Ci siamo quasi: Google sta ultimando un "Find My" come Apple

Ci siamo quasi: Google sta ultimando un "Find My" come Apple
Emanuele Cisotti
Emanuele Cisotti

Fra quei servizi che funzionano in maniera esemplare sull'ecosistema Apple sicuramente è presente anche Dov'è, conosciuto soprattutto Find My. Si tratta del software e dell'ecosistema che permette di individuare i prodotti dell'azienda che siano questi finiti nella piega del divano o rubati e portati lontano da noi.

Anche Google ha un servizio simile (in italiano si chiama Trova Dispositivo) ma questo ha un limite importante: il dispositivo che state cercando dev'essere collegato via Bluetooth al telefono oppure connesso alla rete. Non ideale soprattutto se cerchiamo un dispositivo smarrito o rubato fuori casa. Finalmente l'azienda sta aggiornando il suo sistema, con l'intenzione di creare quindi un ecosistema di dispositivi che grazie alla prossimità possono caricare la posizione di un dispositivo "ricercato" nel caso si trovasse nelle sue vicinanze.

La novità è che qualcuno sta ricevendo nel proprio menù di Trova Dispositivo un selettore "Store my location", che può essere tradotto come "Salva la posizione".

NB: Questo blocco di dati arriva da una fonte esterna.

This is an optimization exercise on Yosys and OpenROAD, whose aim is small area, a short achievable clock period and few clock cycles, not a production implementation.
Only simulation tests tie the RTL to the original design; equivalence was not proved.
No activity file was given, so power comes from the tool's default toggle rates.

==> flow/design.v <==
`default_nettype none
package fqmr_pkg;
    localparam int DEF_QUEUE_DEPTH = 16;
    localparam int DEF_VALUE_BITS  = 32;
    localparam logic [1:0] FUNC_PUSH   = 2'd0;
    localparam logic [1:0] FUNC_POP    = 2'd1;
    localparam logic [1:0] FUNC_REMOVE = 2'd2;
    localparam logic [1:0] FUNC_LIST   = 2'd3;
    localparam logic [1:0] STAT_OK    = 2'd0;
    localparam logic [1:0] STAT_FULL  = 2'd1;
    localparam logic [1:0] STAT_EMPTY = 2'd2;
endpackage
`default_nettype wire
`default_nettype none
module fqmr_store #(
    parameter int QUEUE_DEPTH = fqmr_pkg::DEF_QUEUE_DEPTH,
    parameter int VALUE_BITS  = fqmr_pkg::DEF_VALUE_BITS
) (
    input  wire                               i_clk,
    input  wire  [QUEUE_DEPTH-1:0]            i_sh,
    input  wire  [QUEUE_DEPTH-1:0]            i_ld,
    input  wire  [QUEUE_DEPTH-1:0]            i_hold,
    input  wire  [VALUE_BITS-1:0]             i_wdata,
    output logic [QUEUE_DEPTH*VALUE_BITS-1:0] o_q
);
    logic [VALUE_BITS-1:0] r_q [QUEUE_DEPTH];
    always_ff @(posedge i_clk) begin
        for (int i = 0; i < QUEUE_DEPTH - 1; i++) begin
            r_q[i] <= ({VALUE_BITS{i_ld[i]}} & i_wdata) |
                      ({VALUE_BITS{i_sh[i]}} & r_q[i + 1]) |
                      ({VALUE_BITS{i_hold[i]}} & r_q[i]);
        end
        r_q[QUEUE_DEPTH-1] <= ({VALUE_BITS{i_ld[QUEUE_DEPTH-1]}} & i_wdata) |
                              ({VALUE_BITS{i_hold[QUEUE_DEPTH-1]}} & r_q[QUEUE_DEPTH-1]);
    end
    always_comb begin
        for (int i = 0; i < QUEUE_DEPTH; i++) begin
            o_q[i*VALUE_BITS +: VALUE_BITS] = r_q[i];
        end
    end
endmodule
`default_nettype wire
`default_nettype none
module fqmr_seq #(
    parameter int QUEUE_DEPTH = fqmr_pkg::DEF_QUEUE_DEPTH,
    parameter int VALUE_BITS  = fqmr_pkg::DEF_VALUE_BITS
) (
    input  wire  [VALUE_BITS-1:0]             i_key,
    input  wire  [QUEUE_DEPTH*VALUE_BITS-1:0] i_q,
    input  wire  [VALUE_BITS-1:0]             i_wdata,
    output logic [QUEUE_DEPTH-1:0]            o_eq,
    output logic                              o_eq_wdata
);
    always_comb begin
        for (int i = 0; i < QUEUE_DEPTH; i++) begin
            o_eq[i] = (i_q[i*VALUE_BITS +: VALUE_BITS] == i_key);
        end
        o_eq_wdata = (i_wdata == i_key);
    end
endmodule
`default_nettype wire
`default_nettype none
module fifo_queue_with_match_remove #(
    parameter int QUEUE_DEPTH = fqmr_pkg::DEF_QUEUE_DEPTH,
    parameter int VALUE_BITS  = fqmr_pkg::DEF_VALUE_BITS
) (
    input  wire         i_clk,
    input  wire         i_rst_n,
    input  wire         i_s_tvalid,
    output logic        o_s_tready,
    input  wire  [31:0] i_s_tdata,    
    input  wire  [1:0]  i_s_tuser,    
    output logic        o_m_tvalid,
    input  wire         i_m_tready,
    output logic [63:0] o_m_tdata,    
    output logic [4:0]  o_m_tuser,    
    output logic        o_m_tlast     
);
    localparam int N = QUEUE_DEPTH;
    localparam int W = VALUE_BITS;
    logic         r_v;
    logic         r_push, r_pop, r_rem, r_list;
    logic [W-1:0] r_d;      
    logic [N-1:0] r_e;      
    logic         r_lk;     
    logic         r_last;   
    logic         r_o_v;
    logic [W-1:0] r_o_entry;
    logic [4:0]   r_o_user;
    logic         r_o_last;
    logic [N-1:0] r_len;
    logic [N*W-1:0] q;
    logic [W-1:0]   q0, q1;
    logic [N-1:0]   sh, ld, hold, sh_q;
    logic [W-1:0]   wdata;
    logic [N-1:0]   eq;
    logic           eq_wd;
    logic           ofree, exec, last, done, load, rot;
    logic [N-1:0]   h, pre, len_nxt;
    logic           hit, h0;
    logic [N-1:0]   e_nxt;
    assign q0 = q[0 +: W];
    assign q1 = q[W +: W];
    assign ofree = !r_o_v || i_m_tready;
    assign exec  = r_v && ofree && i_rst_n;
    assign last  = r_last;
    assign done  = exec && last;
    assign rot   = r_list && r_lk;
    assign o_s_tready = !r_v || (ofree && last);
    assign load       = i_s_tvalid && o_s_tready;
    assign h = r_e & r_len;
    always_comb begin
        pre[0] = h[0];
        for (int i = 1; i < N; i++) begin
            pre[i] = pre[i-1] | h[i];
        end
    end
    assign hit = pre[N-1];
    assign h0  = h[0];
    always_comb begin
        for (int i = 0; i < N; i++) begin
            sh[i] = exec && (r_pop || (r_rem && pre[i]) ||
                             (rot && i >= 1 && i < N - 1 && r_len[(i + 1) % N]));
            ld[i] = exec && ((r_push && !r_len[i] && (i == 0 || r_len[(i + N - 1) % N])) ||
                             (rot && i >= 1 && r_len[i] && (i == N - 1 || !r_len[(i + 1) % N])));
        end
    end
    assign wdata = rot ? q1 : r_d;
    always_comb begin
        sh_q = sh;
        sh_q[0] = sh[0] && r_len[1];
        hold = ~(ld | sh);
        hold[0] = !(ld[0] || sh[0]) && i_rst_n;
    end
    fqmr_store #(
        .QUEUE_DEPTH (N),
        .VALUE_BITS  (W)
    ) u_store (
        .i_clk   (i_clk),
        .i_sh    (sh_q),
        .i_ld    (ld),
        .i_hold  (hold),
        .i_wdata (wdata),
        .o_q     (q)
    );
    fqmr_seq #(
        .QUEUE_DEPTH (N),
        .VALUE_BITS  (W)
    ) u_cmp (
        .i_key      (i_s_tdata),
        .i_q        (q),
        .i_wdata    (r_d),
        .o_eq       (eq),
        .o_eq_wdata (eq_wd)
    );
    always_comb begin
        for (int i = 0; i < N; i++) begin
            if (ld[i]) begin
                e_nxt[i] = rot ? eq[1] : eq_wd;
            end else if (sh[i]) begin
                e_nxt[i] = (i < N - 1) ? eq[(i + 1) % N] : 1'b0;
            end else begin
                e_nxt[i] = eq[i];
            end
        end
    end
    always_comb begin
        len_nxt = r_len;
        if (exec) begin
            if (r_push) begin
                len_nxt = {r_len[N-2:0], 1'b1};
            end else if (r_pop || (r_rem && hit)) begin
                len_nxt = {1'b0, r_len[N-1:1]};
            end
        end
    end
    logic         e0, e1;
    logic [W-1:0] res_entry;
    logic [4:0]   res_user;
    assign e0 = r_len[0] && (r_pop || (r_list && !r_lk));
    assign e1 = rot;
    assign res_entry   = ({W{e0}} & q0) | ({W{e1}} & q1);
    assign res_user[0] = r_push && r_len[N-1];
    assign res_user[1] = r_pop && !r_len[0];
    assign res_user[2] = r_rem && hit;
    assign res_user[3] = (r_pop || r_list) && r_len[0];
    assign res_user[4] = !r_push && ((r_pop || (r_rem && h0)) ? !r_len[1] : !r_len[0]);
    always_ff @(posedge i_clk) begin
        if (!i_rst_n) begin
            r_v   <= 1'b0;
            r_o_v <= 1'b0;
            r_len <= '0;
            r_lk  <= 1'b0;
        end else begin
            if (ofree) begin
                r_o_v <= r_v;
            end
            if (load) begin
                r_v  <= 1'b1;
                r_lk <= 1'b0;
            end else if (done) begin
                r_v <= 1'b0;
            end else if (exec && r_list) begin
                r_lk <= 1'b1;
            end
            r_len <= len_nxt;
        end
        if (load) begin
            r_push <= (i_s_tuser == fqmr_pkg::FUNC_PUSH);
            r_pop  <= (i_s_tuser == fqmr_pkg::FUNC_POP);
            r_rem  <= (i_s_tuser == fqmr_pkg::FUNC_REMOVE);
            r_list <= (i_s_tuser == fqmr_pkg::FUNC_LIST);
            r_e    <= e_nxt;
            r_last <= (i_s_tuser != fqmr_pkg::FUNC_LIST) || !len_nxt[0] || !len_nxt[1];
        end else if (exec && r_list) begin
            r_last <= !(r_lk ? r_d[1] : r_len[2]);
        end
        if (ofree) begin
            r_o_entry <= res_entry;
            r_o_user  <= res_user;
            r_o_last  <= last;
        end
        if (load) begin
            r_d <= i_s_tdata;
        end else if (exec && r_list) begin
            r_d[N-3:0] <= r_lk ? {1'b0, r_d[N-3:1]} : r_len[N-1:2];
        end
    end
    assign o_m_tvalid = r_o_v;
    assign o_m_tdata  = {q0, r_o_entry};
    assign o_m_tuser  = r_o_user;
    assign o_m_tlast  = r_o_last;
endmodule
`default_nettype wire
clock: 5.0 ns
lec_check: 0
cap_margin: 20
core_margin: 2
core_utilization: 40
cts_cluster_diameter: 80
cts_cluster_size: 25
place_density: 0.6
setup_slack_margin: 2.4
slew_margin: 20
standard.sh (not shown) runs the stock make flow with config.mk's settings and CLKGATE_MAP_FILE= SYNTH_SCRIPT=/design/flow/synth_recipe.tcl, a recipe that flattens the netlist after the stock synthesis.
==> flow/flow/run.sh <==
#!/bin/bash
# Standard layout (the standard flow's own synthesis and ORFS steps), with two changes to how
# the layout is made: the port buffers are buf_4 cells instead of the delay
# buffers buffer_ports picks by default, and the resizer may swap a cell for one
# with a different footprint. Each tool's full output goes to a log file here.
set -euo pipefail
bash standard.sh MATCH_CELL_FOOTPRINT=0 \
    "BUFFER_PORTS_ARGS=-buffer_cell sky130_fd_sc_hd__buf_4" \
    finish > standard_flow.log 2>&1
Testbench counts at the start, summed over its fixed seeds: cycles 5,447.
Then changed:
- CTS_CLUSTER_DIAMETER: 80 -> not set
- CTS_CLUSTER_SIZE: 25 -> not set
- SETUP_SLACK_MARGIN: 2.4 -> 2.5
Effect: The new run finished clean; synthesized area does not change; wire length came out higher by 1.0%; fmax came out higher by 4.0%; power came out higher by 11%; synthesized cell count stays the same; sequential cell count stays the same; clock-buffer cell count came out higher by 57; die area is unchanged; clock power came out higher by 38%.
Then changed:
- CTS_CLUSTER_DIAMETER: not set -> 80
- CTS_CLUSTER_SIZE: not set -> 25
Result: The new run finished with timing, DRC and antenna clean; wire length decreases by 0.98%; fmax decreases by 0.98%; core utilization decreases by 1.7 points.
Then changed:
- SETUP_SLACK_MARGIN: 2.5 -> 2.6
- TNS_END_PERCENT: not set -> 5
- register-to-register slack got worse by 0.04 ns
- power climbs slightly
- routed wire length climbs by a few percent
- worst setup slack got worse by 0.044 ns

---

red:
// fifo_queue_with_match_remove: RTL as listed in full above, without the edits since
export LEC_CHECK = 0
export CAP_MARGIN = 20
export CORE_MARGIN = 2
export CORE_UTILIZATION = 40
export CTS_CLUSTER_DIAMETER = 80
export CTS_CLUSTER_SIZE = 25
export PLACE_DENSITY = 0.6
export SETUP_SLACK_MARGIN = 2.65
export SLEW_MARGIN = 20
create_clock -name core_clock -period 5.0 [get_ports {i_clk}]
Scripts as last shown in full above: flow/flow/run.sh
Testbench counts of red, summed over its fixed seeds: cycles 5,447.
[inputs] blue vs red
-- flow/config.mk --
<<< red, line 13
export PLACE_DENSITY = 0.6
export SETUP_SLACK_MARGIN = 2.65
export SLEW_MARGIN = 20
>>> blue, line 13
export PLACE_DENSITY = 0.6
export SETUP_SLACK_MARGIN = 2.5
export SLEW_MARGIN = 20
export TNS_END_PERCENT = 5
Summary of blue over red: final worst-path cycle share increased by 3.9 points relative to the old numbers; wire length of the first global-routing pass increased by 2.7% relative to the old numbers; maximum frequency decreased by 27 MHz relative to the old numbers; final routed wirelength across all metal layers increased by about 1.4% relative to the old numbers; clock buffer and inverter area fraction after layout increased by 0.38 points relative to the old numbers.
On placement-stage cell area, blue tracks red almost exactly.
blue against red: synthesized cell count flat; number of antenna violations at the first check in global routing up 2.
When blue is set beside red, its cell area after layout turns out to be 9.1% smaller.
blue went all the way through synthesis, placement and routing and the layout is clean on timing, DRC and antenna.

## separate check: timing with driven ports
No port has a modelled driver above. Below, the same layouts with a new extraction and two added sets of constraints. Step 1, drivers: a clkbuf_16 drives i_clk and a buf_2 each remaining input, both assumed. Step 2 moves the port delays by t, midway between the first and last clock arrival at a register: inputs arrive t later, outputs are due t later. That takes back most of the time a late clock gives input paths. a / b / c = no drivers / after step 1 / after step 2; a / b = the first two.
run | t (ns) | setup WS [ns] | worst setup path after step 2 | worst slew at a driven data input, ns
the first run of note 1 | 0.670 | 2.343 / 2.343 / 1.771 | input to register | 0.05
the second run of note 1 | 0.665 | 2.445 / 2.433 / 1.837 | input to register | 0.07
the third run of note 1 | 0.647 | 2.420 / 2.420 / 1.921 | input to register | 0.07
the fourth run of note 1 | 0.650 | 2.375 / 2.375 / 1.765 | input to register | 0.07
red | 0.655 | 2.427 / 2.427 / 1.936 | input to register | 0.07
blue | 0.654 | 2.234 / 2.248 / 1.594 | input to register | 0.09
After both steps every run listed still meets setup and hold. The setup slack of blue, which loses most, moves by +0.014 ns with the drivers and by -0.640 ns with both steps.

Questo permette di salvare sui server l'ultima posizione conosciuta del dispositivo e quindi di mostrarla a chi lo stesse cercando anche se questo non è più connesso alla rete.

Questo è perfettamente in linea con i rumor che vogliono prossimo l'annuncio di un dispositivo di localizzazione in stile AirTag, nome in codice Grogu.